__WHAT YOU HAVE TO DO__: Gather all lines with "switching" from the records.

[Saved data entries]
=======

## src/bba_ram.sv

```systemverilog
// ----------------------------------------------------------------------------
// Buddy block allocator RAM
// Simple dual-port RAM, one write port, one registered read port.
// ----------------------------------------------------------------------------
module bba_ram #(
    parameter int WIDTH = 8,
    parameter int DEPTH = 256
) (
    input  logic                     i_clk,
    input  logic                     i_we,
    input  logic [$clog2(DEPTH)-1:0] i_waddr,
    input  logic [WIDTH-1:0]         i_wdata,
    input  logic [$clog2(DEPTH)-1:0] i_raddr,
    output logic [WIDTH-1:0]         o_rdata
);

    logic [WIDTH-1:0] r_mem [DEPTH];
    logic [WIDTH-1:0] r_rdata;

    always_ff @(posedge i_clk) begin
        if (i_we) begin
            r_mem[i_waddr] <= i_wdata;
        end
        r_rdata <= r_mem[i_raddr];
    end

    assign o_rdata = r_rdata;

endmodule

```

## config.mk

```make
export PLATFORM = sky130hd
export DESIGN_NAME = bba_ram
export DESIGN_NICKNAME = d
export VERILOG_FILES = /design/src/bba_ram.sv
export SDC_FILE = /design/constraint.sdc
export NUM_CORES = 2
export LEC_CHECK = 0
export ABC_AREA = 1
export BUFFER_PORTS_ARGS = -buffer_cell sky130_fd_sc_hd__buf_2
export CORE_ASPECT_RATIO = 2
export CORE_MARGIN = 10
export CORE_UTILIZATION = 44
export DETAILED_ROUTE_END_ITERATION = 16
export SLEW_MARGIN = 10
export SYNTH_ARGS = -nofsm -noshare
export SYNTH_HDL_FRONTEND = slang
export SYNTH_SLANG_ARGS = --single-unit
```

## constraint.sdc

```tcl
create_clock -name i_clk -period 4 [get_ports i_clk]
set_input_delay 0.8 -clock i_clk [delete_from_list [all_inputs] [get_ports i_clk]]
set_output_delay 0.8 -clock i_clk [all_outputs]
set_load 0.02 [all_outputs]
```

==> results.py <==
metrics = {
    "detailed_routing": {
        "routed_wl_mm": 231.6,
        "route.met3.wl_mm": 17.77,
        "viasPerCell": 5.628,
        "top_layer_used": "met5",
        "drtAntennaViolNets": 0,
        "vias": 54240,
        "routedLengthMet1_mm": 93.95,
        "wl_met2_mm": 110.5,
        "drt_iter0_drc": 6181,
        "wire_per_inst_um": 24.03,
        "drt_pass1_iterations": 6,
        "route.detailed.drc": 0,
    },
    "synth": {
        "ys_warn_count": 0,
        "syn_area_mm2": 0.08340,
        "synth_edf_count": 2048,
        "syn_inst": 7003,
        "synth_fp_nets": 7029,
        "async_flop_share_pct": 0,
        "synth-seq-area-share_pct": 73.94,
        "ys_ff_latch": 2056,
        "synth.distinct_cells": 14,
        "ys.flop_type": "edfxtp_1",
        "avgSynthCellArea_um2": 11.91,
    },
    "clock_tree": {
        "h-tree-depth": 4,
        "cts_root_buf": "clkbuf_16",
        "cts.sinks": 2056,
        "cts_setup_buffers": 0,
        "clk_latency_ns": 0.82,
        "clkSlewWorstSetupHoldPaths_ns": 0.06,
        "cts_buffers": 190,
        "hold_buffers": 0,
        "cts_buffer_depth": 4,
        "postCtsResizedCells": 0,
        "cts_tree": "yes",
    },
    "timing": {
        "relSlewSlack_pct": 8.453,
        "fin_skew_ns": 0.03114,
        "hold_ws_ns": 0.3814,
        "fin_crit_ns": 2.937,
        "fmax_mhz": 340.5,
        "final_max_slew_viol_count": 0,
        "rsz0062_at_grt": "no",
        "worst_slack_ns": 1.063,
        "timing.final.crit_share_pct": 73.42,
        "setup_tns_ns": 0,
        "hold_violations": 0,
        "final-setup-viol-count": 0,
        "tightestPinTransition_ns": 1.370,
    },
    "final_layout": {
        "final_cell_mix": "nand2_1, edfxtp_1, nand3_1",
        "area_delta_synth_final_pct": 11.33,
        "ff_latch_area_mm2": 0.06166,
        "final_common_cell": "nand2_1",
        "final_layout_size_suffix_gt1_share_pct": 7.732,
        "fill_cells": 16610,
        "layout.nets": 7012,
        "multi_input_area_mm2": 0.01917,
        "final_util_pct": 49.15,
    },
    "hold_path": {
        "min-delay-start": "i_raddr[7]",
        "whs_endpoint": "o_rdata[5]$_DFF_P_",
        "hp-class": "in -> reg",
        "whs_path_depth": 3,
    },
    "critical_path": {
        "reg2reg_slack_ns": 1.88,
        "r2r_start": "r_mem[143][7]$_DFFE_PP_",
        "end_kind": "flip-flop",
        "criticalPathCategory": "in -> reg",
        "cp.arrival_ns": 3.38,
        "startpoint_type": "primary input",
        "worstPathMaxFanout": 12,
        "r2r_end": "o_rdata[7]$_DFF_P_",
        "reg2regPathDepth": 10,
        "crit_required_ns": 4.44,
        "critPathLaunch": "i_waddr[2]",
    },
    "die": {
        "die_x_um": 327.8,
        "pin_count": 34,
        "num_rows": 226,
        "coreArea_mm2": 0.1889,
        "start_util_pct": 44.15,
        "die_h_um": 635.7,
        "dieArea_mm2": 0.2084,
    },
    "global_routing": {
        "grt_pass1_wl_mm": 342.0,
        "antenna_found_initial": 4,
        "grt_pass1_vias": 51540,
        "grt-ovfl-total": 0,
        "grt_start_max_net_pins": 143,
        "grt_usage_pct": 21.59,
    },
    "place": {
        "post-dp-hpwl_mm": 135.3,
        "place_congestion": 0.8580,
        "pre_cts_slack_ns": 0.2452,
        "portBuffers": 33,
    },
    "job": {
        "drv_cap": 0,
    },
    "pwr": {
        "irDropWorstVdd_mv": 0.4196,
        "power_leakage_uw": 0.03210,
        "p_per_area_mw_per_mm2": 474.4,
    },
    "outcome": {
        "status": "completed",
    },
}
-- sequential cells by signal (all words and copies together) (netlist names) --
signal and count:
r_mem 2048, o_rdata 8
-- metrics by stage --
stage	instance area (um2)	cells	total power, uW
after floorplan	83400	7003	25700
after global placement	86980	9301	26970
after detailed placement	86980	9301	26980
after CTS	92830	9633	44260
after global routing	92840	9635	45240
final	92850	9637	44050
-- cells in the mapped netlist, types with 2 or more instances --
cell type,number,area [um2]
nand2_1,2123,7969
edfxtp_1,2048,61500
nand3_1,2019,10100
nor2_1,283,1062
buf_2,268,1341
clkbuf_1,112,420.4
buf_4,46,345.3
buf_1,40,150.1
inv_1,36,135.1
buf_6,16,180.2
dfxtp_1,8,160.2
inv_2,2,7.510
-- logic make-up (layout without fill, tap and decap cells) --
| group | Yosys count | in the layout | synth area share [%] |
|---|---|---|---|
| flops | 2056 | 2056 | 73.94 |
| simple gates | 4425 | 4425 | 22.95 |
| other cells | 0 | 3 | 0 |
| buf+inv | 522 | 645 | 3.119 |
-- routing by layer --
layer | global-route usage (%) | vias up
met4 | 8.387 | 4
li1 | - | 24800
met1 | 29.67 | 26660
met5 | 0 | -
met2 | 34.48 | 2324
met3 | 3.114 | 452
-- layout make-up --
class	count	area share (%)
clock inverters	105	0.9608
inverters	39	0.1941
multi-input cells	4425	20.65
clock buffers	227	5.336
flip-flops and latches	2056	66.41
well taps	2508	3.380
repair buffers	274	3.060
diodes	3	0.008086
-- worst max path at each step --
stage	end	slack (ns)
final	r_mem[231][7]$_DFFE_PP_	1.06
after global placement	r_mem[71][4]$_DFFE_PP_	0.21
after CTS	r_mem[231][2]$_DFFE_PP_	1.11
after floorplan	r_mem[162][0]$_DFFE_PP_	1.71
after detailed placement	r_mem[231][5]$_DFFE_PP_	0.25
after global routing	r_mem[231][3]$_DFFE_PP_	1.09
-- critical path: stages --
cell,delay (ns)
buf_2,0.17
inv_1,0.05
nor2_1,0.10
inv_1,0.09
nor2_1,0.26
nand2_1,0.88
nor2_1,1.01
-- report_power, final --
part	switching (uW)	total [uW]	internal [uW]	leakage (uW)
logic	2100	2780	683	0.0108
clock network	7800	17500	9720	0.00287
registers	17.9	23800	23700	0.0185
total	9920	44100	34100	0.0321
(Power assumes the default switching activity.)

=======

__REPLY__:
part	switching (uW)	total [uW]	internal [uW]	leakage (uW)
(Power assumes the default switching activity.)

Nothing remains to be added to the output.